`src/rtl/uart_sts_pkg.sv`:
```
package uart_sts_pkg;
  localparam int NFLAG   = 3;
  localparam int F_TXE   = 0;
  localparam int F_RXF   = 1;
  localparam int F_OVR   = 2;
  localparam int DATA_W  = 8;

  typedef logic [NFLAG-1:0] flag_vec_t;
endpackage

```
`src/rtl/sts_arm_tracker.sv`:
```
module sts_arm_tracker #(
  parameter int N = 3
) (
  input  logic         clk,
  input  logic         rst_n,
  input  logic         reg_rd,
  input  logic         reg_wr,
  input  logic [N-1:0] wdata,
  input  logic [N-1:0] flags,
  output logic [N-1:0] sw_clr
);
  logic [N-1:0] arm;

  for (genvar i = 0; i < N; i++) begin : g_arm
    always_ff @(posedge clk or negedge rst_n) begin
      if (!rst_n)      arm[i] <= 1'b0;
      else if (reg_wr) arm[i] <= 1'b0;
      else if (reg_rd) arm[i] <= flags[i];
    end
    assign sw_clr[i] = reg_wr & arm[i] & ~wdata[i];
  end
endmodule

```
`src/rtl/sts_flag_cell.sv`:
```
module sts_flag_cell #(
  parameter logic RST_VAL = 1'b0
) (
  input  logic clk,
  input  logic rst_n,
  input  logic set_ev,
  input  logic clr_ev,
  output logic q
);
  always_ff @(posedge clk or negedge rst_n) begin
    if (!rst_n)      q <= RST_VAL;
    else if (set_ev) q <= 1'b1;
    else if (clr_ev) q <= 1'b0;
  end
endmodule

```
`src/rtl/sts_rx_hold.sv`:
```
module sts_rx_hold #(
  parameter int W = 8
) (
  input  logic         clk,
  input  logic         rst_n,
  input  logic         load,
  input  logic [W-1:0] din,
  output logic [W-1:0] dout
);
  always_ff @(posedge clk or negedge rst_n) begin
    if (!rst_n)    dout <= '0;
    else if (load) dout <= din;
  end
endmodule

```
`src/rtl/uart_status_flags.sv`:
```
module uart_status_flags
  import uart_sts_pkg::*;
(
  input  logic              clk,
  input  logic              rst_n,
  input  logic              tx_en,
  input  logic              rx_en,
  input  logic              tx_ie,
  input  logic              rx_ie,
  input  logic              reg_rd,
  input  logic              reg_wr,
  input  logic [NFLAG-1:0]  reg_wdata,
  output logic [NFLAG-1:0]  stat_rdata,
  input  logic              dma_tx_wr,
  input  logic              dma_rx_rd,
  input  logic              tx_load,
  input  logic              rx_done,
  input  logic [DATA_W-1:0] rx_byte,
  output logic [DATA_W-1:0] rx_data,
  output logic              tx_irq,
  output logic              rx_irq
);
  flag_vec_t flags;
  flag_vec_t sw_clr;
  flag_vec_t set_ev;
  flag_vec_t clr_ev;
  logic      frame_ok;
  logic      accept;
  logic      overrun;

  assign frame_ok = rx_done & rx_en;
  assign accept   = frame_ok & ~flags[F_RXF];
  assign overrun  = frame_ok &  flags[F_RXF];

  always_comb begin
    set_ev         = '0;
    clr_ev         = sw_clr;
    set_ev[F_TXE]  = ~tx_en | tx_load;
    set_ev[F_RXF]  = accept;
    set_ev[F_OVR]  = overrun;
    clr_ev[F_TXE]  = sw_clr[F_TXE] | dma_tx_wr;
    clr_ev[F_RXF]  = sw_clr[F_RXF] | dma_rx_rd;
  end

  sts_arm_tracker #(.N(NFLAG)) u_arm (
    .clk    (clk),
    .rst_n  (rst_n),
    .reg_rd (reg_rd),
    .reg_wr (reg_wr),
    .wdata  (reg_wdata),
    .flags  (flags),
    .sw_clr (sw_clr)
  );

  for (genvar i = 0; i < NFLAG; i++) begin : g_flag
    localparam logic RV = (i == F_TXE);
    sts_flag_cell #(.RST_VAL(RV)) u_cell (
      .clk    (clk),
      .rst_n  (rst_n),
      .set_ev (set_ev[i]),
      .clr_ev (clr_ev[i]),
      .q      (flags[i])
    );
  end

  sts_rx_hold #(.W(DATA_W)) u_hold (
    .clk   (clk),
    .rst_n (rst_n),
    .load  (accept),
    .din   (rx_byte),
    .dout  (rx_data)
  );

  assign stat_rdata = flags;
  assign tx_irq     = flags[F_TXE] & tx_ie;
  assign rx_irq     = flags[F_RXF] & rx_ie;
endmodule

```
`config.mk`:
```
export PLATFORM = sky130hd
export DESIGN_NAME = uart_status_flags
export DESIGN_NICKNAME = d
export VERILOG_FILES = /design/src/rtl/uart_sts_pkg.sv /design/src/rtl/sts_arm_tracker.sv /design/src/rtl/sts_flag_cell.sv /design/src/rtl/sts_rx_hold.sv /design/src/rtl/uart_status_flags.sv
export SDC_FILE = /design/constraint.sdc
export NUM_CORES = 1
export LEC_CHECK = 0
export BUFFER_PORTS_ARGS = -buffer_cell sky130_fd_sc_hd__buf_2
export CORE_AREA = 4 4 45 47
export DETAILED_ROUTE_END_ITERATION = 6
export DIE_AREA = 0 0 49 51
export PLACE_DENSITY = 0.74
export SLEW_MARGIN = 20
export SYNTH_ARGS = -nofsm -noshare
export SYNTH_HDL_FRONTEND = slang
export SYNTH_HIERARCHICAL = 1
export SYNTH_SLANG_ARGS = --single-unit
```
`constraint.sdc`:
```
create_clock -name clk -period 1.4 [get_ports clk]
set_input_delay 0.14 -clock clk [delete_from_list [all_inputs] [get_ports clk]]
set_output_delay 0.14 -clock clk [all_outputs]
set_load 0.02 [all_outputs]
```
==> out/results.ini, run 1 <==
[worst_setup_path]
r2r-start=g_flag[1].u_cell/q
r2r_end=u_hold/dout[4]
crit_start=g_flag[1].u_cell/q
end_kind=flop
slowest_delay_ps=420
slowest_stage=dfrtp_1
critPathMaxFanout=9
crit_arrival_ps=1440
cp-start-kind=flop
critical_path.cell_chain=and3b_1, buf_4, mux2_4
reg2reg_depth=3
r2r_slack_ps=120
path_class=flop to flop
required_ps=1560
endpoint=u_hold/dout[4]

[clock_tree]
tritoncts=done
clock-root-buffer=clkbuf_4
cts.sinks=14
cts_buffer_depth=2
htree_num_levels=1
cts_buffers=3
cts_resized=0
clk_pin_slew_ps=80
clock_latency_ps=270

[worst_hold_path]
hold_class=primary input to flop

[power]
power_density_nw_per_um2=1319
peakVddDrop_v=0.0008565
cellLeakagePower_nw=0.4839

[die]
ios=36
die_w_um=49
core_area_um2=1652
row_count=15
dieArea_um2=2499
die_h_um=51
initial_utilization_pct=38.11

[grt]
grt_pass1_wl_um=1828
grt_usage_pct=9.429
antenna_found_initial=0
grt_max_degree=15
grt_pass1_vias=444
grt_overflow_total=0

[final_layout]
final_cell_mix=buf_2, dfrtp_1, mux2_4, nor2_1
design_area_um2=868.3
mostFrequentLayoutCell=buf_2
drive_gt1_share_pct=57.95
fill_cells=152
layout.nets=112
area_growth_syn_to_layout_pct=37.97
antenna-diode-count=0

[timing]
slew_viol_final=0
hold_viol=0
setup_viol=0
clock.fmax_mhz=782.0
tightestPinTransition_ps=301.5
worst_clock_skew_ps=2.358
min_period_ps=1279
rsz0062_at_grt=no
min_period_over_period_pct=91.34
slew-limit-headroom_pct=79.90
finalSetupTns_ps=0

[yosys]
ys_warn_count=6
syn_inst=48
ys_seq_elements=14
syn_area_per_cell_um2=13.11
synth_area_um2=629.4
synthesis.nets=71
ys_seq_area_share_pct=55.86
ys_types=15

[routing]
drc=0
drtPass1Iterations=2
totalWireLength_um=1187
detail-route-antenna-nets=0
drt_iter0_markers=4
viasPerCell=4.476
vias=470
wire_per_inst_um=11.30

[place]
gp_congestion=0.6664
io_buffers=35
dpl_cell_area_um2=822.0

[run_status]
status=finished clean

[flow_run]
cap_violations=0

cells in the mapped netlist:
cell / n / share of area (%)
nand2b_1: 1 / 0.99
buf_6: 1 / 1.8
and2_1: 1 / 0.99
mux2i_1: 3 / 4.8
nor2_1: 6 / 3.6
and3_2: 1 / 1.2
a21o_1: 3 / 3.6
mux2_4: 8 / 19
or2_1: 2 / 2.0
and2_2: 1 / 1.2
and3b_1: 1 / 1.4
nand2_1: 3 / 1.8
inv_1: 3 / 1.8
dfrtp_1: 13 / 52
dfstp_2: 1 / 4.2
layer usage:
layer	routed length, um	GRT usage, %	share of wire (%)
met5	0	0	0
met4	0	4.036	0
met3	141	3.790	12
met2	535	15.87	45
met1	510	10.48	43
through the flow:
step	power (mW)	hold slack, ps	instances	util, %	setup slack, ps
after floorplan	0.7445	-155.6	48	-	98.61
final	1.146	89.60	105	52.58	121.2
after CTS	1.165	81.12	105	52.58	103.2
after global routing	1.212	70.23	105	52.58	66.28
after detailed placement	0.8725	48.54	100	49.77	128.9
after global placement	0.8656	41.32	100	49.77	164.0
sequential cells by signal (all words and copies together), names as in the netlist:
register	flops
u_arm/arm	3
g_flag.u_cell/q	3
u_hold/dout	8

..........

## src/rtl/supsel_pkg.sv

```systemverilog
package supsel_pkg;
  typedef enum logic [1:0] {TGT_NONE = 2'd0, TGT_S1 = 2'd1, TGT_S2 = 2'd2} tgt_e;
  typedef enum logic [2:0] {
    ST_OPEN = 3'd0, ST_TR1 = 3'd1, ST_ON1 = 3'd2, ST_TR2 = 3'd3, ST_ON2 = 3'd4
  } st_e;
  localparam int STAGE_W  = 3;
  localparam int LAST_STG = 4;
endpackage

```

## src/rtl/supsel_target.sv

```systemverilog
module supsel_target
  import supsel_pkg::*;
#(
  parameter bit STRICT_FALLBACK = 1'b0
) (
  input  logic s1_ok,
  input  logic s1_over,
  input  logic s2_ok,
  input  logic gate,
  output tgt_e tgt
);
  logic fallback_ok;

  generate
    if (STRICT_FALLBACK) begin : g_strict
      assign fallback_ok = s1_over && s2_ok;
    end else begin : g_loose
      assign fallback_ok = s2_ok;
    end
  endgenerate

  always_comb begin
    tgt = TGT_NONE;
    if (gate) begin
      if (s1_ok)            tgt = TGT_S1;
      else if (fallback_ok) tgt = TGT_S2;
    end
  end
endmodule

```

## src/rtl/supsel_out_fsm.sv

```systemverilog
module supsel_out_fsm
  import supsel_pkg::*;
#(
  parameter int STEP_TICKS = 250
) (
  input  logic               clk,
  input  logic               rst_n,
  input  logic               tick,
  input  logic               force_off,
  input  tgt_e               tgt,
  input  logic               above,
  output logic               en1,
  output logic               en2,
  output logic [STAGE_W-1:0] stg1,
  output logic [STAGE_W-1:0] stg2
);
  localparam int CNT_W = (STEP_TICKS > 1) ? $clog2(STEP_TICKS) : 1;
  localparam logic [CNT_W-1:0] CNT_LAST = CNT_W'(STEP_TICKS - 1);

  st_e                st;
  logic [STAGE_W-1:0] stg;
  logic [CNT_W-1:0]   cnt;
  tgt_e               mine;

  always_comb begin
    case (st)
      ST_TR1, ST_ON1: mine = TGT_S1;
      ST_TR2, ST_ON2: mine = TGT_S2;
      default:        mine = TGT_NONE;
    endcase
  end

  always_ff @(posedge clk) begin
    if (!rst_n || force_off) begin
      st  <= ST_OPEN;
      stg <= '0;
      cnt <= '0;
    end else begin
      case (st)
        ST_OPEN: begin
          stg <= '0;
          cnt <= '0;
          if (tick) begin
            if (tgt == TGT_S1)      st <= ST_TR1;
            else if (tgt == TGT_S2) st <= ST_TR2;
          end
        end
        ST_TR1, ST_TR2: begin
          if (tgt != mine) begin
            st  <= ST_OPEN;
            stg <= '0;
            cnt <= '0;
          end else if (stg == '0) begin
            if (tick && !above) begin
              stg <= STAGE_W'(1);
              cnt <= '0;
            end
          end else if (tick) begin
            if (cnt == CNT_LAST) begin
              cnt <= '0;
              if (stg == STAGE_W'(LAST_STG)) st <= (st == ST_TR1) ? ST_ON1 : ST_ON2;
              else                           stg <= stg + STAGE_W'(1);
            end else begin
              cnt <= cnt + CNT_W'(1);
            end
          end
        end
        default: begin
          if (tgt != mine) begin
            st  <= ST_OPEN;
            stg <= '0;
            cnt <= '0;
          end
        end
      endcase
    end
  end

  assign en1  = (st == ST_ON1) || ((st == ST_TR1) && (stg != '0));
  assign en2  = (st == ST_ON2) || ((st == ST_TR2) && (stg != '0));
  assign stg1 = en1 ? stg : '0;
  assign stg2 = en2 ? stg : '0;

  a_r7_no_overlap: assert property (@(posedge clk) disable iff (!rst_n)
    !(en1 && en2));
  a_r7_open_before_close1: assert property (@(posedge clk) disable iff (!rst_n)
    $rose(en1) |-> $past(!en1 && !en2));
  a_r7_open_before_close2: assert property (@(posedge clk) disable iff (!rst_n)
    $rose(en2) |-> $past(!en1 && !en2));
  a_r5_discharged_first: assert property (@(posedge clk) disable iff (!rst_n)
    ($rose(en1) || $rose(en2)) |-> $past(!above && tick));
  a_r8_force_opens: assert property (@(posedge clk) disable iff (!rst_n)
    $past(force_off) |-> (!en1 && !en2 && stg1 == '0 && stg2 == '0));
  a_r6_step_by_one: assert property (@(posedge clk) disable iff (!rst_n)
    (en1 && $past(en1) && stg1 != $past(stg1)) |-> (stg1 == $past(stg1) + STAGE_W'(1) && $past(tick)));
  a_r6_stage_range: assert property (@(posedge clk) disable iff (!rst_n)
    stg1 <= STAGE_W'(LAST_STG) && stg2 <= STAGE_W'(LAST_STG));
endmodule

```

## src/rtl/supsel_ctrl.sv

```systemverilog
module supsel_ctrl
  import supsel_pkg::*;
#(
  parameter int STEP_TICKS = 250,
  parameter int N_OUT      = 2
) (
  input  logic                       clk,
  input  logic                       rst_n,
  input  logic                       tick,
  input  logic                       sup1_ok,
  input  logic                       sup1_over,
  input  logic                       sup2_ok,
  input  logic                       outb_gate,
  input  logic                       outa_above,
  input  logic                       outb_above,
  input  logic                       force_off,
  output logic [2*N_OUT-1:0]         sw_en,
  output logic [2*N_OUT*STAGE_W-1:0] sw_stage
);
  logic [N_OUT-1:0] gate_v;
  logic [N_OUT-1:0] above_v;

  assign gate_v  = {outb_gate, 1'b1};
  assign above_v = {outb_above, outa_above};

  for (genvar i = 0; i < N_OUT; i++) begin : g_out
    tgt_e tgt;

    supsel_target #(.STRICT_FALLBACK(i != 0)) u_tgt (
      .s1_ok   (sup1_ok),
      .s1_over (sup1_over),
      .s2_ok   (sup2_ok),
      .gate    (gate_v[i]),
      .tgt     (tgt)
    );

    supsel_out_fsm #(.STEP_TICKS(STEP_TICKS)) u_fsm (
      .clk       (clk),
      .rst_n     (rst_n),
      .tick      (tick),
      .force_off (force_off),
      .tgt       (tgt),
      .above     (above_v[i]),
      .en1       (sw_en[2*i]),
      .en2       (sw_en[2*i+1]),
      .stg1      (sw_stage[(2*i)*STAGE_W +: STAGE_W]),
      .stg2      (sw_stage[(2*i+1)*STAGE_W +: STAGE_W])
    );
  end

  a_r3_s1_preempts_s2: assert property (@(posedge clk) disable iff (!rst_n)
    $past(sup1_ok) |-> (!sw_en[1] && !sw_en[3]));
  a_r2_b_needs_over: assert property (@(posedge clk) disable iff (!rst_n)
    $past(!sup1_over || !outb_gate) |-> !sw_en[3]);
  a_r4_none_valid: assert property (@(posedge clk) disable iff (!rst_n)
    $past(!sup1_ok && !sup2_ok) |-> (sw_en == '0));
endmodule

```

..........

**Work request:** A complete answer reproduces every line of the records in which the word "parameter" occurs.

**Solution for this exercise:**
  parameter int N = 3
  parameter logic RST_VAL = 1'b0
  parameter int W = 8
  parameter bit STRICT_FALLBACK = 1'b0
  parameter int STEP_TICKS = 250
  parameter int STEP_TICKS = 250,
  parameter int N_OUT      = 2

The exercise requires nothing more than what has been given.